▶ _PROBLEM_
Where the string "slew" shows up in a line of the records, copy that line.

Records from a data collection:
_ _ _

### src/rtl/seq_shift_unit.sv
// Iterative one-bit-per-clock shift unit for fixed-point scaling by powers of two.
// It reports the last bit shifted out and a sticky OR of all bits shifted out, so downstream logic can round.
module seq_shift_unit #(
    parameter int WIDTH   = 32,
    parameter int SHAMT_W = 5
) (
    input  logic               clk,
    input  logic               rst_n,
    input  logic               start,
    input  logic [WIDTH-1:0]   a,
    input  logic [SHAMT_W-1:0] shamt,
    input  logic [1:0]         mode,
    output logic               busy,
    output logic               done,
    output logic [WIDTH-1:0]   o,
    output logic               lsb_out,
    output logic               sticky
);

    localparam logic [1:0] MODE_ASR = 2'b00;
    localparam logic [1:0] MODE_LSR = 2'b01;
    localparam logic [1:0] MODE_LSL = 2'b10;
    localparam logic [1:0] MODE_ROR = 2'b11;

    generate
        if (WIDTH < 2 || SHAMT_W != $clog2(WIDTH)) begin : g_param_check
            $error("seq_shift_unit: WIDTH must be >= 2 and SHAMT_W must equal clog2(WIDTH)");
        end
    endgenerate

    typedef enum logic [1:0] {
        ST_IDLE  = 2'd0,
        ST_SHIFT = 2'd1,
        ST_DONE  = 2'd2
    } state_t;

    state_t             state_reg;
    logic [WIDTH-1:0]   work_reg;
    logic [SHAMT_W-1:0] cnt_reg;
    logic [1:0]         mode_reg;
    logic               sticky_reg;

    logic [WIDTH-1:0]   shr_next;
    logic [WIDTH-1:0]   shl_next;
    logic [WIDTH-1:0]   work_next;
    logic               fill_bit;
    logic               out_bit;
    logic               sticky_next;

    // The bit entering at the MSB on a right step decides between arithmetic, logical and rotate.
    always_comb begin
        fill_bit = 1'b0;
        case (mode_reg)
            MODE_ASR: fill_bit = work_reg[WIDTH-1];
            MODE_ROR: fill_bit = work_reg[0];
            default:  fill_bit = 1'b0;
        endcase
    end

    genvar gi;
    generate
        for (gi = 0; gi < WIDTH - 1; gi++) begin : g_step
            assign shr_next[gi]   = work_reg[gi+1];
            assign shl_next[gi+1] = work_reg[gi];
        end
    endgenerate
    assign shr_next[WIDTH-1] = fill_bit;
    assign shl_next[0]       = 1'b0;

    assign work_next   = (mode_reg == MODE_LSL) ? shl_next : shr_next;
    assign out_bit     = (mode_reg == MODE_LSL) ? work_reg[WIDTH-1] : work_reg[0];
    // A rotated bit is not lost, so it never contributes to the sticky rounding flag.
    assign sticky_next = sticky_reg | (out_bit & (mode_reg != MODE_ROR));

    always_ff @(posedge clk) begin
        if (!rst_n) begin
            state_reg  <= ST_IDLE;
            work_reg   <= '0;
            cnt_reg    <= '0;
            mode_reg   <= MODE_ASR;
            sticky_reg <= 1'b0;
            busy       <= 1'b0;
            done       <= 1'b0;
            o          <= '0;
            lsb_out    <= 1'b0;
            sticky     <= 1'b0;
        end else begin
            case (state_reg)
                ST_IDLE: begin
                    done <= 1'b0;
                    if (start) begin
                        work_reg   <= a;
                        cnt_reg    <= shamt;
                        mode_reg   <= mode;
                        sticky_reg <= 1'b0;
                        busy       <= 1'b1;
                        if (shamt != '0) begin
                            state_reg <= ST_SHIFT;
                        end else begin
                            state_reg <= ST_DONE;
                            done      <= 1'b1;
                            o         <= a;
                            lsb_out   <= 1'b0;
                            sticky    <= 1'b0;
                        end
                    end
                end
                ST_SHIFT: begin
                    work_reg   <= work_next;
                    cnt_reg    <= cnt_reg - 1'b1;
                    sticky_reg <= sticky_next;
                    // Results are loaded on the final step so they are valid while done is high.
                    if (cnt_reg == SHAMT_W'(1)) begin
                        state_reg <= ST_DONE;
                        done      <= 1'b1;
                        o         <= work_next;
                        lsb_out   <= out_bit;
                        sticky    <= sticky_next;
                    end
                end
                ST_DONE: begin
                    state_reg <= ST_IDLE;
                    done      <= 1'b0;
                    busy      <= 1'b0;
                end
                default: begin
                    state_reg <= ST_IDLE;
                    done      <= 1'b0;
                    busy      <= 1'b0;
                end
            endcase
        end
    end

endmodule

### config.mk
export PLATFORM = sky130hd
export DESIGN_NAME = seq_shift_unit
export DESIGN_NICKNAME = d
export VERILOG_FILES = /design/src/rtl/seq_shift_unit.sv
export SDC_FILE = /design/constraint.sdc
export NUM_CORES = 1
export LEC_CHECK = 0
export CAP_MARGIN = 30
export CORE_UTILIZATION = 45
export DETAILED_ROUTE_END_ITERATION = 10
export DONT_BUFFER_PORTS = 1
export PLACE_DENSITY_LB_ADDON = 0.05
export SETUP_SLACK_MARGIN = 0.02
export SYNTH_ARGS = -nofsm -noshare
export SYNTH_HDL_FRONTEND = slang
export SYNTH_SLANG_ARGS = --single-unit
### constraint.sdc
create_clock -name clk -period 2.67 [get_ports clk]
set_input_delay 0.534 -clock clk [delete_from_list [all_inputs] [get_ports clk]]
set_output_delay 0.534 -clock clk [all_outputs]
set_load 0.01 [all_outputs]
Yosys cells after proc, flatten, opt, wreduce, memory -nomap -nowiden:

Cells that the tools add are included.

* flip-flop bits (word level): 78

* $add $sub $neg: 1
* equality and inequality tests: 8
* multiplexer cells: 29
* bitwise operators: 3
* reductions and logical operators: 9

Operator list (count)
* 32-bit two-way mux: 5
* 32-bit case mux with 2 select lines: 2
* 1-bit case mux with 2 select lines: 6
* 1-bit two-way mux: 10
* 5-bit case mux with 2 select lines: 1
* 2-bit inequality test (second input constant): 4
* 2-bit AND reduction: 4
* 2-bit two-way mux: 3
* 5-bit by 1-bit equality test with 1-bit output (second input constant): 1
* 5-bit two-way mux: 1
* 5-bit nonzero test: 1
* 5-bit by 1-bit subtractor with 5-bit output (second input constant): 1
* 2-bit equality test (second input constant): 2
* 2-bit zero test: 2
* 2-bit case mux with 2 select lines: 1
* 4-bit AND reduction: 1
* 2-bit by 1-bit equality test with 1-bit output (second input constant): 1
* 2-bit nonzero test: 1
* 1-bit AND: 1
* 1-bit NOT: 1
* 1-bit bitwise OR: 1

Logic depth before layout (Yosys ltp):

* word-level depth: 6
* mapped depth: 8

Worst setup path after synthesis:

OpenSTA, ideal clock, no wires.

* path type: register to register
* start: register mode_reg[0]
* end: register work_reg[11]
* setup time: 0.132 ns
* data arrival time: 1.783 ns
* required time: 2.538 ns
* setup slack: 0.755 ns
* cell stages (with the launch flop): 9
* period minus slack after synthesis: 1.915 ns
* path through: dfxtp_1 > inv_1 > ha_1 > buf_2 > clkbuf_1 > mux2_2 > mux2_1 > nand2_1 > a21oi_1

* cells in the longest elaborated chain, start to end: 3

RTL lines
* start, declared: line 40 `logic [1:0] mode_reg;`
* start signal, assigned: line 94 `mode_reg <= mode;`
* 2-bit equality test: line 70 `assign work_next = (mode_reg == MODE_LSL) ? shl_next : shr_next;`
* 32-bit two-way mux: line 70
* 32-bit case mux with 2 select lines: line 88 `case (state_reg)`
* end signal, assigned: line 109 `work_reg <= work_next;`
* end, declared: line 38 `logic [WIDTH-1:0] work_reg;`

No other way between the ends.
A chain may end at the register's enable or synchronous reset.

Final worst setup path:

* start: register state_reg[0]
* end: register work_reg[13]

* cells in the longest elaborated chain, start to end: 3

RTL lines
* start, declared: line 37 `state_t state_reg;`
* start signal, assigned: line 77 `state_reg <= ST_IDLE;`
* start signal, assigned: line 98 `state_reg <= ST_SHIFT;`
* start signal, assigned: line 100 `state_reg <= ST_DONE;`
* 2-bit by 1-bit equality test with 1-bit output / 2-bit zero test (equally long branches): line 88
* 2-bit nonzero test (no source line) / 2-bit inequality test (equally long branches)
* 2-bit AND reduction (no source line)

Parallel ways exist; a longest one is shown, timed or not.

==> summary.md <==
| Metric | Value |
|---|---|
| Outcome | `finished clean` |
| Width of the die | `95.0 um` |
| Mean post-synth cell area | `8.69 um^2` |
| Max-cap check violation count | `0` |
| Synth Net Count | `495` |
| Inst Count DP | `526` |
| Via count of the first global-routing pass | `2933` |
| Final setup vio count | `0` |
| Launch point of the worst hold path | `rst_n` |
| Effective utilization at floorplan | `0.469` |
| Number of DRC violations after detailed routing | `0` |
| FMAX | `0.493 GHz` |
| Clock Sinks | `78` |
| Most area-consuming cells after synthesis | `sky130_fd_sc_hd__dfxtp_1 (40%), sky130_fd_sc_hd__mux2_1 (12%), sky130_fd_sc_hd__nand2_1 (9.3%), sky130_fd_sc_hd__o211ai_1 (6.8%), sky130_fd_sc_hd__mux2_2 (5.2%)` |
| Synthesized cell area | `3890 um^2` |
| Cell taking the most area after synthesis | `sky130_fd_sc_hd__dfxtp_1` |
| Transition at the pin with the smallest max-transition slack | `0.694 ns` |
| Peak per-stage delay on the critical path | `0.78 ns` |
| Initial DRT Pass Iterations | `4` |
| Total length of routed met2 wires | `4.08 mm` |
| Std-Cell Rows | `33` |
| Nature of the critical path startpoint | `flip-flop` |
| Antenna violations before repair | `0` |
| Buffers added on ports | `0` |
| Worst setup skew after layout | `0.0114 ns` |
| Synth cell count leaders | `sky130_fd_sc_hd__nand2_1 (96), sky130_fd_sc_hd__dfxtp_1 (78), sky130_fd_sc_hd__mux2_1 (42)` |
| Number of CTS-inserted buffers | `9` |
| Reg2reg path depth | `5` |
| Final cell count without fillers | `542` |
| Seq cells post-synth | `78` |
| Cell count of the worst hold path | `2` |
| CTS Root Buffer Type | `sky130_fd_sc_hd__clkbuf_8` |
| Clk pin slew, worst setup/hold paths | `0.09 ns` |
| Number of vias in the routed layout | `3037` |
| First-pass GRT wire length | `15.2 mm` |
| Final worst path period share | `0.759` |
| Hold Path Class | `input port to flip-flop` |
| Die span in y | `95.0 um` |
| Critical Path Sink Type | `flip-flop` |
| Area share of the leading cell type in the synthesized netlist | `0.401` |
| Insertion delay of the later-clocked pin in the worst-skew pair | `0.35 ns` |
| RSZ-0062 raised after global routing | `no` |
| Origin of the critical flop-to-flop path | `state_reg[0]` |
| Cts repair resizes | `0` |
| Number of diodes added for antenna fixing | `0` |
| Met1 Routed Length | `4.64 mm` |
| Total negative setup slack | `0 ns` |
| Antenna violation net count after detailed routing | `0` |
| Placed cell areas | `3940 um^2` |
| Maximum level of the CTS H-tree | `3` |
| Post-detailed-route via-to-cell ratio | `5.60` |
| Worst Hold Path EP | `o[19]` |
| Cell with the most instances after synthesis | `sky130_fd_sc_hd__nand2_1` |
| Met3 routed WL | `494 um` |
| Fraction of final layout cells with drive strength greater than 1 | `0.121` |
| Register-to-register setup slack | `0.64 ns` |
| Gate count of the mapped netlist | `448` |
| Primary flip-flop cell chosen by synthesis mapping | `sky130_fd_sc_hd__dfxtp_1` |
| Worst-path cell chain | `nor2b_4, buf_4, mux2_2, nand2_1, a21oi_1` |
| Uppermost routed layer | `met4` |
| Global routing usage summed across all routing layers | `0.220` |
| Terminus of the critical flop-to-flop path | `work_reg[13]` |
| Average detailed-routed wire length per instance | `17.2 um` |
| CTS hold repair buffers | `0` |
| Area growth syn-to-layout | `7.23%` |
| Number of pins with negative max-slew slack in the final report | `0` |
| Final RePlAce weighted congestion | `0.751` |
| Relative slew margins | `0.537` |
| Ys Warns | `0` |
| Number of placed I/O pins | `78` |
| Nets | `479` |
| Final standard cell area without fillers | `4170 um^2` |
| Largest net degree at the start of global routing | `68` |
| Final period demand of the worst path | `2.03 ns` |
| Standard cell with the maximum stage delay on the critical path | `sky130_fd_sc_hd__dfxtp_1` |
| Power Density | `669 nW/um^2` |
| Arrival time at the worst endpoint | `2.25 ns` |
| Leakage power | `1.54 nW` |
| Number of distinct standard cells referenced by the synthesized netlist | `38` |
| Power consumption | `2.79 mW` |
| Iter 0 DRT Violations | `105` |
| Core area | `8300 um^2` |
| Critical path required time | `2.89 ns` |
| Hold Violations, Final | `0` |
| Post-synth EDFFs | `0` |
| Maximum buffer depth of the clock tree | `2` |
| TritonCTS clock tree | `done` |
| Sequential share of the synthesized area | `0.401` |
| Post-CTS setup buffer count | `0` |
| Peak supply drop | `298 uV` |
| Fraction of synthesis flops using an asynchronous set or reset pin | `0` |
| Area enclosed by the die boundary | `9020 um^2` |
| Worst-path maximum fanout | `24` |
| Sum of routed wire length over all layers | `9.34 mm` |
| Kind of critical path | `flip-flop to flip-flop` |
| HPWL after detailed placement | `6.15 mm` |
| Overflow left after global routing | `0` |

_ _ _

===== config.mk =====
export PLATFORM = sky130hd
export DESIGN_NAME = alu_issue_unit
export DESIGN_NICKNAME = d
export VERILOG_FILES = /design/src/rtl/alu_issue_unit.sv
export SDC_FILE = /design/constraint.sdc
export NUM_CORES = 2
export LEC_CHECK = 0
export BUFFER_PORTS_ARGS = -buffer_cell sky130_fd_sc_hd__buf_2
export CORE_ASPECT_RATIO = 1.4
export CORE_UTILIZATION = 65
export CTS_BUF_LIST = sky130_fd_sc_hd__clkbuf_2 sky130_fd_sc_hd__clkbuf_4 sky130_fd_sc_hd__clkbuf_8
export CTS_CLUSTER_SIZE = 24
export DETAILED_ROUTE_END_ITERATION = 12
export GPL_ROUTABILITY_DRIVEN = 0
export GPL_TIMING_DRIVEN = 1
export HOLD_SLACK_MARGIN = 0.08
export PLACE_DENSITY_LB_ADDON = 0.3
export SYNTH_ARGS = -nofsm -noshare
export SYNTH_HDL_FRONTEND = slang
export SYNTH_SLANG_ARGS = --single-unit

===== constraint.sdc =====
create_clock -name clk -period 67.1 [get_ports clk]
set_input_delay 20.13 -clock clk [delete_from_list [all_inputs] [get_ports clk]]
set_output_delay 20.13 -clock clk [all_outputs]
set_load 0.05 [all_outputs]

_ _ _

▶ _TASK RESULT_
| Clk pin slew, worst setup/hold paths | `0.09 ns` |
| Number of pins with negative max-slew slack in the final report | `0` |
| Relative slew margins | `0.537` |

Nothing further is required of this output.